Matti Pitkanen (firstname.lastname@example.org)
Wed, 18 Aug 1999 19:58:15 +0300 (EET DST)
On Wed, 18 Aug 1999, Stephen P. King wrote:
> Dear Hitoshi and Matti,
> Perhaps the two modes are "complementary", in that a "complete"
> understanding is impossible to realize within only one mode, and it is
> impossible to "be" in both modes simultaneously. Rudy Rucker discusses
> these modes and this complementarity, it is not new...
They are! Absolutely. These modes compete. Either one wins
in negentropy gain maximization race. One could
however learn to spend part of time in either mode: would make
life more interesting and help to understand fellow human beings!
The idea about two modes is as old as human kind.

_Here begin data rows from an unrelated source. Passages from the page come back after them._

File: config.mk
export PLATFORM = sky130hd
export DESIGN_NAME = slt_top
export DESIGN_NICKNAME = d
export VERILOG_FILES = /design/src/slt_pkg.sv /design/src/slt_top.sv /design/src/slt_timebase.sv /design/src/slt_bicolor.sv
export SDC_FILE = /design/constraint.sdc
export NUM_CORES = 1
export LEC_CHECK = 0
export BUFFER_PORTS_ARGS = -buffer_cell sky130_fd_sc_hd__buf_2
export CAP_MARGIN = 10
export CORE_MARGIN = 2
export CORE_UTILIZATION = 40
export CTS_BUF_LIST = sky130_fd_sc_hd__clkbuf_2 sky130_fd_sc_hd__clkbuf_4 sky130_fd_sc_hd__clkbuf_8
export CTS_CLUSTER_DIAMETER = 30
export DETAILED_ROUTE_END_ITERATION = 7
export PLACE_DENSITY_LB_ADDON = 0.05
export SLEW_MARGIN = 25
export SYNTH_ARGS = -nofsm -noshare
export SYNTH_HDL_FRONTEND = slang
export SYNTH_SLANG_ARGS = --single-unit
File: constraint.sdc
create_clock -name clk -period 8.1 [get_ports clk]
set_input_delay 0.81 -clock clk [delete_from_list [all_inputs] [get_ports clk]]
set_output_delay 0.81 -clock clk [all_outputs]
set_load 0.03 [all_outputs]
File: src/slt_pkg.sv
/*
  Shared constants and types of the status LED indicator controller.
  Assumes one 250 MHz board clock and internal status sources on that clock.
*/
package slt_pkg;

  // ----------------------------------------------------------------
  // Timing
  // ----------------------------------------------------------------
  localparam int unsigned SLT_CLK_HZ      = 250_000_000;
  localparam int unsigned SLT_BLINK_SEC   = 1;
  localparam int unsigned SLT_SEC_CYCLES  = SLT_CLK_HZ * SLT_BLINK_SEC;
  localparam logic [2:0]  SLT_TRIPLE_HALF = 3'h6;

  // ----------------------------------------------------------------
  // Register map
  // ----------------------------------------------------------------
  localparam int unsigned SLT_AW          = 8;
  localparam logic [7:0]  SLT_OFS_CTRL    = 8'h00;
  localparam logic [7:0]  SLT_OFS_IRQ_STS = 8'h04;
  localparam logic [7:0]  SLT_OFS_IRQ_MSK = 8'h08;
  localparam logic [7:0]  SLT_OFS_LED     = 8'h0C;
  localparam logic [7:0]  SLT_OFS_TRUNK   = 8'h10;
  localparam int unsigned SLT_CTRL_PANEL  = 0;
  localparam logic [0:0]  SLT_CTRL_RST    = 1'h1;
  localparam int unsigned SLT_NEV         = 4;
  localparam int unsigned SLT_EV_EXTDET   = 0;
  localparam int unsigned SLT_EV_ALARM    = 1;
  localparam int unsigned SLT_EV_LOCKED   = 2;
  localparam int unsigned SLT_EV_L2LOST   = 3;
  localparam logic [3:0]  SLT_IRQ_RST     = 4'h0;

  // ----------------------------------------------------------------
  // Types
  // ----------------------------------------------------------------
  typedef enum logic [2:0] {
    BS_OFF      = 3'b000,
    BS_BIST     = 3'b001,
    BS_NORMAL   = 3'b010,
    BS_PARTIAL  = 3'b011,
    BS_ALARM    = 3'b100,
    BS_WAIT_ACT = 3'b101,
    BS_DOWNLOAD = 3'b110
  } slt_board_t;

  typedef enum logic [1:0] {
    TRK_OK     = 2'b00,
    TRK_FAULT  = 2'b01,
    TRK_TEST   = 2'b10,
    TRK_UNUSED = 2'b11
  } slt_trunk_t;

  typedef enum logic [1:0] {
    SM_NONE   = 2'b00,
    SM_TRUNK  = 2'b01,
    SM_GPS    = 2'b10,
    SM_MASTER = 2'b11
  } slt_sync_t;

  typedef enum logic [1:0] {
    COL_OFF   = 2'b00,
    COL_GREEN = 2'b01,
    COL_RED   = 2'b10,
    COL_AMBER = 2'b11
  } slt_color_t;

  typedef struct packed {
    slt_board_t      board;
    logic            is_active;
    logic            config_unknown;
    slt_sync_t       sync_mode;
    logic [2:0]      sync_trunk;
    logic            sync_holdover;
    logic            sync_locked;
    logic            ext_sync_bad;
    logic            l2_up;
    logic            l2_download;
    slt_trunk_t [7:0] trunk;
  } slt_status_t;

  typedef struct packed {
    logic       corp_red;
    logic       corp_green;
    logic [7:0] trunk_red;
    logic [7:0] trunk_green;
    logic       ext_red;
    logic       ext_green;
    logic [3:0] sync_src;
    logic       holdover;
    logic       act_red;
    logic       act_green;
    logic       backhaul;
  } slt_led_t;

endpackage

I read Rudy Rucker's book for year(?) ago and ended up with
the idea of infinite primes. He wrote very enjoyable text about
the mystic and rational modes: many-one dichotomy is
essentially rational-mystic dichotomy.
> Kindest regards,
> Matti Pitkanen wrote:
> > On Thu, 19 Aug 1999, Hitoshi Kitada wrote:
> > > Dear Matti,
> > >
> > > I understand that you have made considerable efforts to understand
> > > Asian mind. Now my question is...
> > >
> > Have you ever considered the reason why "only the rational mode is"
> > thought as "the desired one" yet?
> > Difficult question. It seems that these two modes are competing.
> > Perhaps this is good for survival of self containing both kinds
> > of subselves. Perhaps Eastern-Western division is to certain degree
> > good for mankind also.
> > One reason for the 'desired oneness' of rational mode is that the
> > rational mode dominates in recent society. It is very difficult to
> > take seriously even the possibility of different mode of self unless one
> > experiences it personally. Usually this occurs completely spontaneously:
> > for individualistic 'Westener' the idea about 'guru' is very
> > difficult to accept. The tragedy is that people doing science are by
> > definition in rational mode in professional life= often entire life (my
> > personal dream is to stop thinking when I am fifty and fall into a state
> > of whole-body consciousness for the rest of my life(;-)).